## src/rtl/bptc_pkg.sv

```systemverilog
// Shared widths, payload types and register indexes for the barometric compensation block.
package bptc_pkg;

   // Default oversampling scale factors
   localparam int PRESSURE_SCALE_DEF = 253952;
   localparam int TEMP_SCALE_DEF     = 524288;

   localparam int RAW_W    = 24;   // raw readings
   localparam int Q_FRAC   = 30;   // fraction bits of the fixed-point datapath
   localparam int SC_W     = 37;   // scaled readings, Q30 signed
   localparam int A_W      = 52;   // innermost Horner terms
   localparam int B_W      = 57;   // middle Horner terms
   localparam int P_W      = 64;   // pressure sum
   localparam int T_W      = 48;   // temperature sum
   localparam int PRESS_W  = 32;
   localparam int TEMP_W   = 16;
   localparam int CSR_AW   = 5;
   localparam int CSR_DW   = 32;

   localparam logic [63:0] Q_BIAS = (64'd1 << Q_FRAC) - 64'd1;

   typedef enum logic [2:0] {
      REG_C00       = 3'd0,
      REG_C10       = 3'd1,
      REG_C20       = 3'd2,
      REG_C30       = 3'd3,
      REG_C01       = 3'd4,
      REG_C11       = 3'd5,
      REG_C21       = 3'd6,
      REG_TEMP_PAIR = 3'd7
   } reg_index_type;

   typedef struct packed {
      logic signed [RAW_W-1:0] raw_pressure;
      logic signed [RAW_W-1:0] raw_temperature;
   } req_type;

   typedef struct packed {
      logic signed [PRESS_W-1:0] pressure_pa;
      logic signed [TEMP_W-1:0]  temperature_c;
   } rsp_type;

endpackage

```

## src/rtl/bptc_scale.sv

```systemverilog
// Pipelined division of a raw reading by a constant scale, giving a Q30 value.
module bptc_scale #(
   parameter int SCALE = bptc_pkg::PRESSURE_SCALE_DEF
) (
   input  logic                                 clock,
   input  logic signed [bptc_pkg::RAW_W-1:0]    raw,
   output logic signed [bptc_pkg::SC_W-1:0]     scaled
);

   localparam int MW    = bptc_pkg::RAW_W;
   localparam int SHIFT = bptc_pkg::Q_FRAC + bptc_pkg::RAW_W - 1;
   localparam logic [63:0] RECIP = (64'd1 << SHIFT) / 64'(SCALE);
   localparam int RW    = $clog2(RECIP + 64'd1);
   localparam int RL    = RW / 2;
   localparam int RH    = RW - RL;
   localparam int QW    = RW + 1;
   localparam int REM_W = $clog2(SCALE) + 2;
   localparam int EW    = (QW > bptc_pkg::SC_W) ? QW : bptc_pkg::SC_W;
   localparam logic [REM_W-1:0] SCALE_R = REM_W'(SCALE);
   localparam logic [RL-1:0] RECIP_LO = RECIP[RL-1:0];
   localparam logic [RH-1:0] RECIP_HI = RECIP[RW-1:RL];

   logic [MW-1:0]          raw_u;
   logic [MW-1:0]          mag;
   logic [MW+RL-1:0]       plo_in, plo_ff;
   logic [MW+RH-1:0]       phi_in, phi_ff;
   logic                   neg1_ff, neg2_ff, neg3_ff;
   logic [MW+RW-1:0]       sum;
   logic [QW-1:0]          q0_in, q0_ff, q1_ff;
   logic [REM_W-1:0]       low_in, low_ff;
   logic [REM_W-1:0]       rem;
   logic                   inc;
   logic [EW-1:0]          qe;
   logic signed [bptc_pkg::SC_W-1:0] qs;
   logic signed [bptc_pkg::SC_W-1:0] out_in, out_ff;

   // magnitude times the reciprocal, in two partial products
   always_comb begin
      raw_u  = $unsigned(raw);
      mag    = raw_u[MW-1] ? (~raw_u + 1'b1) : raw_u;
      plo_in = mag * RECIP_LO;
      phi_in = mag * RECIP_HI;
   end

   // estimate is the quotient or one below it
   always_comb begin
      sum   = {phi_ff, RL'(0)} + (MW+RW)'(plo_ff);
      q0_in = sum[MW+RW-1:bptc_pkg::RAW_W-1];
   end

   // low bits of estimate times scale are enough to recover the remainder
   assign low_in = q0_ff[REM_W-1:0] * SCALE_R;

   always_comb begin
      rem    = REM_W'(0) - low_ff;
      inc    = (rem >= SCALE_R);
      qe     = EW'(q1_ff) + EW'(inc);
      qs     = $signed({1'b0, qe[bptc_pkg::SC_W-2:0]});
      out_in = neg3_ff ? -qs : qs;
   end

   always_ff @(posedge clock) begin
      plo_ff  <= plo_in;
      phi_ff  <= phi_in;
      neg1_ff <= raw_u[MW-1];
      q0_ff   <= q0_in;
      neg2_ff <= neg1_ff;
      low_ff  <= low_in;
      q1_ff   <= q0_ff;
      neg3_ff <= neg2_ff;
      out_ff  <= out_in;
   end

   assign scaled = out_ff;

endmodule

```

...

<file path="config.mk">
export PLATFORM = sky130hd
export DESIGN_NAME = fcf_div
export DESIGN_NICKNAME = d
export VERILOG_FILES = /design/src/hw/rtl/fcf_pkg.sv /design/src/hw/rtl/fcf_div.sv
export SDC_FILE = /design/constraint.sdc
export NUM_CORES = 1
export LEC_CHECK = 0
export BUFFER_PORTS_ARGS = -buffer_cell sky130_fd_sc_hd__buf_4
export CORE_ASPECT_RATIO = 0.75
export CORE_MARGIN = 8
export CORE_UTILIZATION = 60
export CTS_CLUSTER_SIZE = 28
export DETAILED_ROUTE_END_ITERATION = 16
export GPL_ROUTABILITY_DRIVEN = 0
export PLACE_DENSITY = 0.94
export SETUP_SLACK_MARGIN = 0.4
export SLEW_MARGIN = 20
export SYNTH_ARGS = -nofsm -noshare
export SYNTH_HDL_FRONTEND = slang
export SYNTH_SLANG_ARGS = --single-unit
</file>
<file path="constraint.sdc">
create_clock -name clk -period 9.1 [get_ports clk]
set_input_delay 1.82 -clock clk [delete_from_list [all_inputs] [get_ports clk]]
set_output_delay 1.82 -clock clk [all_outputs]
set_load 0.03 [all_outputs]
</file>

--

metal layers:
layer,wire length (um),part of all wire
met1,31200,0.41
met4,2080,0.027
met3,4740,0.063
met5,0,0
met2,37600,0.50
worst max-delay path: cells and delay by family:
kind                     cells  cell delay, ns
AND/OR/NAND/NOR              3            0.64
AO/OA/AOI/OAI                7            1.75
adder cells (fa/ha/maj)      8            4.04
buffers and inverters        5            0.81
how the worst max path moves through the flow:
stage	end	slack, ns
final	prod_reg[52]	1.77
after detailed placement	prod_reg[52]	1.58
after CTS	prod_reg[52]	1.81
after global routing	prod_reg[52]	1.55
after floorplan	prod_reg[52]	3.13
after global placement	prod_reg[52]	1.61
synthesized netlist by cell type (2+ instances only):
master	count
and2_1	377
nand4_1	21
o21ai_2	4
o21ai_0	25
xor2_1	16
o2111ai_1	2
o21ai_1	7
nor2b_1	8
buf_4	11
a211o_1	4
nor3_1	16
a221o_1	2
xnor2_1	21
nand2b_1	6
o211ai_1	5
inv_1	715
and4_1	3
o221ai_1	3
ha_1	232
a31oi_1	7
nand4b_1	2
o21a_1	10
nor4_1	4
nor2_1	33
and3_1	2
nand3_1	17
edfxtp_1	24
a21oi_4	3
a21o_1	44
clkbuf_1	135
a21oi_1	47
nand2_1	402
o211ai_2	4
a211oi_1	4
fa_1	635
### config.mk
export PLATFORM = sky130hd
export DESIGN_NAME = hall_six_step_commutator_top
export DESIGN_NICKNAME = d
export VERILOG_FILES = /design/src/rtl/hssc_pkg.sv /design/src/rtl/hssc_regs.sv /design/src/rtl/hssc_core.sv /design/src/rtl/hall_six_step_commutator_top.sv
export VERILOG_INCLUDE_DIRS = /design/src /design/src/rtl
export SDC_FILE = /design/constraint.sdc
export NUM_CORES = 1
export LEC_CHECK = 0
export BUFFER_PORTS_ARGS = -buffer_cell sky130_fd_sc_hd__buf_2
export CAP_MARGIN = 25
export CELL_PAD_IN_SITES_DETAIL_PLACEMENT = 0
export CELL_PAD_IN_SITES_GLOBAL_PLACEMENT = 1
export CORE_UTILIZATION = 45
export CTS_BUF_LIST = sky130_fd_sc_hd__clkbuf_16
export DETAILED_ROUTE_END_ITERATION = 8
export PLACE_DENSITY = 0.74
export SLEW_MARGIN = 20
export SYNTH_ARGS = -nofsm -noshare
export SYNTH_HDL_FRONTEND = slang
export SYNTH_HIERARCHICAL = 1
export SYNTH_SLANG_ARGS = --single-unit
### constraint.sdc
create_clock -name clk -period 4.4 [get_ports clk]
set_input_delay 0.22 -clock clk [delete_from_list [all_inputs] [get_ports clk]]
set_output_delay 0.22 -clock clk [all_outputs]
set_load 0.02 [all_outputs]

◆ **TASK BRIEF**
The response must give every line from the material above that holds the string "worst".

◆ **ANSWER TO THIS TASK**
worst max-delay path: cells and delay by family:
how the worst max path moves through the flow:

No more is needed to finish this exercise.